Yakuza 4 hasn’t really received much of a visual upgrade either. There are some great rainy day effects, but they rarely pop up, and otherwise you’re left with the same engine as Yakuza 3. That means you’re going to get weird character models that are beefed up and constantly out of breath, alongside repetitive design for NPCs and opponents. It’s not bad, mind you, but considering the game uses the same basic engine as the original Yakuza game, it’s definitely aging. This is one of those times, however, that the massive amount of content evens out any visual issues, and hey, it doesn’t have framerate issues or any other technological problems.
Like Yakuza 2 and Yakuza 3, Yakuza 4 uses Japanese voices with English subtitles. Some might balk at this, of course, since it means constant reading of cutscenes instead of just listening, but it fits the whole “gangsters in Tokyo” motif. But with the Japanese voices, you know you’ll get some quality acting, and more importantly, familiar characters use the same talent as before, so they’re familiar voices even in a foreign language. The music is the Yakuza standard – dramatic pieces for story scenes, balanced by crazy J-rock and J-pop for battles. The included Karaoke songs are pretty awesome too. One thing I miss (or just don’t notice anymore) is the recording of crowd noise – in the PS2 games, one could always hear the buzz of people talking around you.
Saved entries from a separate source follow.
### config.mk
export PLATFORM = sky130hd
export DESIGN_NAME = echo_tof_detector
export DESIGN_NICKNAME = d
export VERILOG_FILES = /design/src/rtl/usonic_pkg.sv /design/src/rtl/abs_sat.sv /design/src/rtl/echo_tof_detector.sv
export SDC_FILE = /design/constraint.sdc
export NUM_CORES = 1
export LEC_CHECK = 0
export ABC_AREA = 1
export CORE_ASPECT_RATIO = 0.9
export CORE_MARGIN = 4
export CORE_UTILIZATION = 35
export CTS_BUF_LIST = sky130_fd_sc_hd__clkbuf_8
export DETAILED_ROUTE_END_ITERATION = 10
export PLACE_DENSITY_LB_ADDON = 0.08
export RECOVER_POWER = 25
export SYNTH_ARGS = -nofsm -noshare
export SYNTH_HDL_FRONTEND = slang
export SYNTH_SLANG_ARGS = --single-unit
### constraint.sdc
create_clock -name SYS_CLK -period 4.5 [get_ports SYS_CLK]
set_input_delay 0.9 -clock SYS_CLK [delete_from_list [all_inputs] [get_ports SYS_CLK]]
set_output_delay 0.9 -clock SYS_CLK [all_outputs]
set_load 0.01 [all_outputs]
### src/rtl/usonic_pkg.sv
// Shared definitions for the ultrasonic echo time-of-flight detector.
// Holds the measurement state encoding and the default parameter values.
package usonic_pkg;

    typedef enum logic [1:0] {
        ST_IDLE  = 2'd0,
        ST_BLANK = 2'd1,
        ST_ARMED = 2'd2
    } state_t;

    localparam int DEF_DATA_W     = 30;
    localparam int DEF_CNT_W      = 20;
    localparam int DEF_HOLDOFF    = 7000;
    localparam int DEF_MAX_WINDOW = 980000;
    localparam int DEF_N_CONSEC   = 3;

endpackage

### src/rtl/abs_sat.sv
// Saturating magnitude of a signed sample, one bit narrower than the input.
// The most-negative input has no positive counterpart, so it maps to all-ones.
module abs_sat #(
    parameter int W = 30
) (
    input  logic [W-1:0] din,
    output logic [W-2:0] mag
);

    // Low bits of -din depend only on low bits of din, so negate the narrow slice.
    always_comb begin
        if (!din[W-1]) begin
            mag = din[W-2:0];
        end else if (din[W-2:0] == '0) begin
            mag = '1;
        end else begin
            mag = ~din[W-2:0] + (W-1)'(1);
        end
    end

endmodule

### src/rtl/echo_tof_detector.sv
// Measures time from burst start to echo onset: blanks for HOLDOFF cycles, then
// looks for N_CONSEC consecutive valid samples at or above THRESH, or times out.
module echo_tof_detector
    import usonic_pkg::*;
#(
    parameter int DATA_W     = DEF_DATA_W,
    parameter int CNT_W      = DEF_CNT_W,
    parameter int HOLDOFF    = DEF_HOLDOFF,
    parameter int MAX_WINDOW = DEF_MAX_WINDOW,
    parameter int N_CONSEC   = DEF_N_CONSEC
) (
    input  logic              SYS_CLK,
    input  logic              RST,
    input  logic              ENA,
    input  logic              BURST_START,
    input  logic [DATA_W-1:0] DIN,
    input  logic              DIN_VALID,
    input  logic [DATA_W-2:0] THRESH,
    output logic [CNT_W-1:0]  TOF,
    output logic [DATA_W-2:0] PEAK,
    output logic              TOF_VALID,
    output logic              TIMEOUT,
    output logic              BUSY
);

    localparam int RUN_W = $clog2(N_CONSEC + 1);

    state_t             state_q, state_d;
    logic [CNT_W-1:0]   cnt_q, cnt_d;
    logic [RUN_W-1:0]   run_q, run_d;
    logic [CNT_W-1:0]   onset_q, onset_d;
    logic [DATA_W-2:0]  peak_q, peak_d;
    logic [CNT_W-1:0]   tof_q, tof_d;
    logic [DATA_W-2:0]  pk_out_q, pk_out_d;
    logic               tof_valid_q, tof_valid_d;
    logic               timeout_q, timeout_d;

    logic [DATA_W-2:0]  mag;
    logic [DATA_W-2:0]  peak_upd;
    logic [CNT_W-1:0]   cnt_inc;
    logic [RUN_W-1:0]   run_inc;
    logic               over;
    logic               detect;

    abs_sat #(.W(DATA_W)) u_abs_sat (
        .din (DIN),
        .mag (mag)
    );

    always_comb begin
        over     = DIN_VALID && (mag >= THRESH);
        peak_upd = (mag > peak_q) ? mag : peak_q;
        cnt_inc  = (cnt_q == '1) ? cnt_q : cnt_q + CNT_W'(1);
        run_inc  = run_q + RUN_W'(1);

        state_d     = state_q;
        cnt_d       = cnt_q;
        run_d       = run_q;
        onset_d     = onset_q;
        peak_d      = peak_q;
        tof_d       = tof_q;
        pk_out_d    = pk_out_q;
        tof_valid_d = 1'b0;
        timeout_d   = 1'b0;
        detect      = 1'b0;

        // Disable beats everything; a burst start in any state (re)starts a measurement.
        if (!ENA) begin
            state_d = ST_IDLE;
        end else if (BURST_START) begin
            state_d = ST_BLANK;
            cnt_d   = '0;
            run_d   = '0;
            onset_d = '0;
            peak_d  = '0;
        end else begin
            case (state_q)
                ST_BLANK: begin
                    cnt_d = cnt_inc;
                    if (cnt_q == CNT_W'(HOLDOFF - 1)) begin
                        state_d = ST_ARMED;
                    end
                end
                ST_ARMED: begin
                    cnt_d = cnt_inc;
                    if (DIN_VALID) begin
                        peak_d = peak_upd;
                        if (over) begin
                            run_d = run_inc;
                            if (run_q == '0) begin
                                onset_d = cnt_q;
                            end
                            if (run_inc == RUN_W'(N_CONSEC)) begin
                                detect      = 1'b1;
                                tof_d       = (run_q == '0) ? cnt_q : onset_q;
                                pk_out_d    = peak_upd;
                                tof_valid_d = 1'b1;
                                run_d       = '0;
                                state_d     = ST_IDLE;
                            end
                        end else begin
                            run_d = '0;
                        end
                    end
                    // A detection on the final window cycle takes precedence over timeout.
                    if (!detect && cnt_q == CNT_W'(MAX_WINDOW - 1)) begin
                        timeout_d = 1'b1;
                        run_d     = '0;
                        state_d   = ST_IDLE;
                    end
                end
                default: begin
                end
            endcase
        end
    end

    always_ff @(posedge SYS_CLK) begin
        if (RST) begin
            state_q     <= ST_IDLE;
            cnt_q       <= '0;
            run_q       <= '0;
            onset_q     <= '0;
            peak_q      <= '0;
            tof_q       <= '0;
            pk_out_q    <= '0;
            tof_valid_q <= 1'b0;
            timeout_q   <= 1'b0;
        end else begin
            state_q     <= state_d;
            cnt_q       <= cnt_d;
            run_q       <= run_d;
            onset_q     <= onset_d;
            peak_q      <= peak_d;
            tof_q       <= tof_d;
            pk_out_q    <= pk_out_d;
            tof_valid_q <= tof_valid_d;
            timeout_q   <= timeout_d;
        end
    end

    assign TOF       = tof_q;
    assign PEAK      = pk_out_q;
    assign TOF_VALID = tof_valid_q;
    assign TIMEOUT   = timeout_q;
    assign BUSY      = (state_q != ST_IDLE);

endmodule

# After elaboration in Yosys (flattened, before gate mapping)
# Index checks and enable logic that the tools add are counted.
[totals]
output_inout_bits = 52
register_bits = 124
input_bits = 64
word_cells = 92
[op_classes]
n_bitwise = 4
addsub = 3
muxes = 34
order_cmp = 2
n_eq_ne = 15
n_reduce_logical = 24
[ops]
columns = ["op", "n"]
rows = [
  ["2-to-1 mux 29 bit", 6],
  ["2-to-1 mux 20 bit", 8],
  ["equality test 20 bit (second input constant)", 2],
  ["adder 29 x 1 -> 29 bit (second input constant)", 1],
  [">= comparator 29 bit", 1],
  ["greater-than comparator 29 bit", 1],
  ["logical NOT 29 bit", 1],
  ["inverter 29 bit", 1],
  ["2-to-1 mux 2 bit", 11],
  ["adder 20 x 1 -> 20 bit (second input constant)", 1],
  ["equality test 20 x 13 -> 1 bit (second input constant)", 1],
  ["inequality test 3 bit (second input constant)", 4],
  ["inequality test 4 bit (second input constant)", 3],
  ["nonzero test 2 bit", 6],
  ["AND reduction 5 bit", 2],
  ["AND reduction 3 bit", 3],
  ["2-to-1 mux 1 bit", 8],
  ["AND reduction 6 bit", 1],
  ["nonzero test 3 bit", 2],
  ["equality test 2 bit (second input constant)", 2],
  ["inequality test 2 bit (second input constant)", 2],
  ["one-hot mux 2 bit (2 select lines)", 1],
  ["AND reduction 4 bit", 1],
  ["OR reduction 2 bit", 2],
  ["8 further kinds", 11],
]

# Longest topological paths before layout
[depth]
depth_word = 16
depth_mapped = 30
mapped_depth_nobuf = 28

# Modules after synthesis
# From an unflattened synthesis, not the netlist that was laid out.
[unflattened]
cells_unflattened = 1336
area_unflattened_um2 = 8430.6
[modules_own_cells]
columns = ["mod", "n_inst", "cells_each", "seq_area_each_um2", "area_each_um2"]
rows = [
  ["echo_tof_detector", 1, 1126, 2482.4, 7373.3],
  ["abs_sat", 1, 210, 0.0, 1057.3],
]

# Worst setup path before layout
# OpenSTA, ideal clock, no wires.
[synth_path]
kind = "input to register"
from = "input DIN[0]"
to = "register pk_out_q[20] (netlist: PEAK[20])"
arrival_time_ns = 3.463
cell_stages = 22
t_required_ns = 4.383
setup_time_ns = 0.117
path_slack_ns = 0.920
n_path_buf = 3
path_cell_list = "inv_1 > ha_1 > nand3_2 > inv_2 > nand3b_2 > inv_2 > nand3_2 > nor3_4 > buf_6 > nor2_2 > inv_1 > ha_1 > nand2_1 > or3_1 > nor3_1 > inv_1 > nand2_1 > buf_4 > buf_6 > nand2_1 > a21oi_1 > nor2_1"
[synth_between]
elab_chain_cells = 7
elab_cells_between_ends = 10
classes_between = "1 x add/sub; 2 x order compare; 3 x mux; 1 x bitwise; 3 x reduce/logical"
[synth_lines]
columns = ["item", "line_no", "text"]
rows = [
  ["start, declared", "echo_tof_detector.sv:16", "input logic [DATA_W-1:0] DIN,"],
  ["inverter 29 bit", "abs_sat.sv:17", "mag = ~din[W-2:0] + (W-1)'(1);"],
  ["adder 29 x 1 -> 29 bit", "abs_sat.sv:17", ""],
  ["2-to-1 mux 29 bit", "abs_sat.sv:14", "end else if (din[W-2:0] == '0) begin"],
  ["2-to-1 mux 29 bit (*)", "abs_sat.sv:12", "if (!din[W-1]) begin"],
  [">= comparator 29 bit", "echo_tof_detector.sv:51", "over = DIN_VALID && (mag >= THRESH);"],
  ["logical AND 1 bit", "echo_tof_detector.sv:51", ""],
  ["AND reduction 6 bit (no source line)", "-", ""],
  ["end signal, assigned", "echo_tof_detector.sv:136", "pk_out_q <= pk_out_d;"],
  ["end, declared", "echo_tof_detector.sv:34", "logic [DATA_W-2:0] pk_out_q, pk_out_d;"],
]
# Every way passes the cells marked *; elsewhere a longest branch is shown, timed or not.
# A chain may end at the register's enable or synchronous reset.

# Worst setup path in the final report
[layout_path]
from = "input DIN[0]"
to = "register pk_out_q[4] (netlist: PEAK[4])"
# Same word-level chain as after synthesis.

==> PnR_summary.wiki <==
{| class="wikitable"
! Metric !! Value
|-
| Run status || completed
|-
| Maximum clock frequency || 247 MHz
|-
| Data required time at the worst endpoint || 4.84 ns
|-
| Startpoint kind of the worst setup timing path || input port
|-
| Stage delay of the slowest cell on the critical path || 0.48 ns
|-
| Placed wire-length estimate after detailed placement || 19500 um
|-
| I/O pins || 116
|-
| Average cell area after synthesis || 6.23 sq um
|-
| Maximum level of the CTS H-tree || 4
|-
| Worst Hold Class || reg -> reg
|-
| Most instantiated flip-flop cell in the synthesis netlist || dfxtp_1
|-
| Number of remaining DRC errors || 0
|-
| Area growth from synthesis to final layout || 25.1%
|-
| EDFF count, synth || 0
|-
| TritonCTS clock tree || done
|-
| Num CTS Buffers || 17
|-
| Global placement routability congestion || 0.920
|-
| Number of cells traversed by the worst register-to-register path || 15
|-
| Post-route ant nets || 0
|-
| Number of global-route vias before repair || 7985
|-
| GRT Util Overall || 19.0%
|-
| Part of the Yosys area used for sequential elements || 29.5%
|-
| Normalized max-slew margin || 29.3%
|-
| Slowest library cell on the worst path || clkdlybuf4s50_1
|-
| Total design power || 2.57 mW
|-
| Most frequent CP cell || nand2_1
|-
| Fraction of registers with async set or reset after synthesis || 0%
|-
| Leakage power || 4.73 nW
|-
| Worst setup EP type || register
|-
| Hold Crit Endpoint || onset_q[12]$_SDFFE_PP0P_
|-
| Total of flip-flops plus latches after synthesis || 124
|-
| Number of max-capacitance violations reported || 0
|-
| Worst Setup Slack, final || 0.449 ns
|-
| Rows || 53
|-
| Synthesized instance count || 1353
|-
| Buffers from clock root to sink, at most || 2
|-
| Power density over cell area || 244 nW/um^2
|-
| Worst Setup Slack post-DPL || -0.109 ns
|-
| Clock insertion delay at the later pin of the skew report || 0.44 ns
|-
| Overall overflow remaining after global route || 0
|-
| Hold buffer count at CTS || 0
|-
| Number of detailed-route iterations in the first pass || 5
|-
| RSZ-0062 raised after global routing || false
|-
| Worst IR Drop VDD || 180 uV
|-
| Vias per inst || 4.80
|-
| Endpoint of the most critical register-to-register path || PEAK[4]$_SDFFE_PP0P_
|-
| Cell at the root of the clock tree || clkbuf_8
|-
| Warnings, synthesis || 0
|-
| Hold violation total from the final report || 0
|-
| Number of nets at the end of the flow || 1609
|-
| Post-cts gate resize count || 0
|-
| Setup repair bufs after CTS || 0
|-
| Startpoint of the worst hold path || onset_q[12]$_SDFFE_PP0P_
|-
| Initial DRC count || 648
|-
| Part of the cycle the worst path needs || 90.0%
|-
| Antenna Cells || 0
|-
| Initial standard-cell utilization of the core || 35.8%
|-
| Clock skew after layout || 0.0202 ns
|-
| Via count of the routed design || 8620
|-
| Fraction of final layout cells with drive strength greater than 1 || 8.17%
|-
| Die width || 172 um
|-
| Global-route wire length before repair || 40800 um
|-
| Setup TNS after final layout || 0 ns
|-
| Crit-path max FO || 16
|-
| Post-Syn Nets || 1480
|-
| Die Footprint || 26600 sq um
|-
| Pin count of the biggest net entering global routing || 85
|-
| Routed wire length || 25400 um
|-
| Clock Sink Count || 124
|-
| Count of different cell masters after synthesis || 38
|-
| Count of cells along the worst hold path || 2
|-
| Pins over their slew limit || 0
|-
| Post-layout min period || 4.05 ns
|-
| Final routed wire length divided by cell count || 14.1 um
|-
| Setup CP Type || in -> reg
|-
| Chip Height || 155 um
|-
| Reg2reg setup slack || 2.20 ns
|-
| Total of endpoints with negative setup slack in the final report || 0
|-
| Reg2Reg Launch Point || peak_q[20]$_SDFFE_PP0P_
|-
| Total core area || 23500 sq um
|-
| Slew at the pin closest to its max-slew limit || 1.06 ns
|-
| Count of input and output buffers || 115
|-
| Post-synthesis instance area || 8430 sq um
|-
| Clock slew at reported path FFs || 0.08 ns
|-
| Antenna violations before repair || 1
|-
| Worst endpoint data arrival time || 4.39 ns
|}
worst max-delay path, delay by kind of cell:
kind	cells	cell delay (ns)
fa+ha+maj	2	0.52
simple gates	14	1.47
compound gates	1	0.16
buf+inv	9	1.33
cell type report:
type,instances,area (sq um)
Tap cell,302,378
Inverter,209,785
Clock inverter,13,143
Multi-Input combinational cell,969,4940
Clock buffer,18,248
Fill cell,2463,13000
Sequential cell,124,2480
Timing Repair Buffer,161,1570
kinds of logic after synthesis:
kind of cell	Yosys count	synth area share [%]
AND/OR/NAND/NOR	676	34.3
buffers and inverters	260	12.3
AO/OA/AOI/OAI	214	13.0
flip-flops	124	29.5
adder cells (fa/ha/maj)	63	9.36
XOR/XNOR	16	1.66
worst max path at each step:
| stage | start | depth (start not counted) | slack, ns | end |
|---|---|---|---|---|
| after floorplan | DIN[0] | 22 | 0.92 | PEAK[20]$_SDFFE_PP0P_ |
| after global placement | DIN[0] | 28 | -0.08 | PEAK[0]$_SDFFE_PP0P_ |
| after detailed placement | DIN[0] | 28 | -0.11 | PEAK[0]$_SDFFE_PP0P_ |
| after CTS | DIN[0] | 29 | 0.34 | PEAK[11]$_SDFFE_PP0P_ |
| after global routing | DIN[2] | 25 | 0.02 | PEAK[10]$_SDFFE_PP0P_ |
| final | DIN[0] | 26 | 0.45 | PEAK[4]$_SDFFE_PP0P_ |
sequential cells by signal (all words and copies together) (netlist names):
name / cells
onset_q: 20
run_q: 2
TOF_VALID: 1
TIMEOUT: 1
TOF: 20
state_q: 2
cnt_q: 20
peak_q: 29
PEAK: 29
cells in the final DEF, fill, tap and decap left out, types with 22 or more instances in the layout:
cell	count
a21oi_1	125
buf_4	40
clkdlybuf4s50_1	75
dfxtp_1	124
dlygate4sd3_1	39
ha_1	63
inv_1	202
nand2_1	435
nand3_1	71
nor2_1	82
nor3_1	22
o21ai_0	59
synthesized netlist by cell type (18+ instances only):
cell type	instances	area [sq um]
nand2_1	434	1630
inv_1	202	758
a21oi_1	127	636
dfxtp_1	124	2480
nor2_1	85	319
nand3_1	71	355
ha_1	63	788
o21ai_0	59	295
clkbuf_1	29	109
nor3_1	23	115
o21ai_1	19	95.1
nand4_1	18	113
power by group:
| group | internal, mW | total, mW | switching, mW |
|---|---|---|---|
| Sequential | 1.10 | 1.10 | 0.00180 |
| Clock | 0.506 | 0.991 | 0.486 |
| Combinational | 0.193 | 0.480 | 0.286 |
metrics by stage:
| step | hold WS [ns] | area (sq um) | utilization (%) | instances |
|---|---|---|---|---|
| 2_1_floorplan | 0.440 | 8430 | - | 1353 |
| 5_1_grt | 0.481 | 10500 | 44.8 | 1796 |
| 4_1_cts | 0.463 | 10500 | 44.7 | 1796 |
| 6_report | 0.463 | 10500 | 44.8 | 1796 |
| 3_5_place_dp | 0.451 | 10100 | 43.0 | 1765 |
| 3_3_place_gp | 0.446 | 10100 | 43.0 | 1765 |
metal layers:
metal  vias up  track usage (%)  wire length (um)
li1       4542                -                 -
met1      3855             29.0             13100
met2       209             28.3             10700
met3        14             3.15              1380
met4         0             2.98               148
met5         -                0                 0
(Power assumes the default switching activity.)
Recommending Yakuza 4 goes a little something like this: if you’re a fan, this is a must-buy game. The series is starting to age a bit, and some time off is definitely needed to recharge some batteries over at Sega, but what’s here is still high quality gaming. It’s lengthy, it’s unique, and it’s mature in its storytelling, making it a rare game that doesn’t use blood and guts to tell its sordid tales of life in organized crime. Without getting too hyperbolic, the Yakuza series can almost be considered The Godfather of games… though Yakuza 4 is dangerously close to being The Godfather Part III of the series. It’s still great, but we’re reaching overkill status and that would be a shame. This series is just too good to be run into the ground so quickly.
Review Disclosure: A retail copy of Yakuza 4 was purchased by Warp Zoned for the purposes of this review.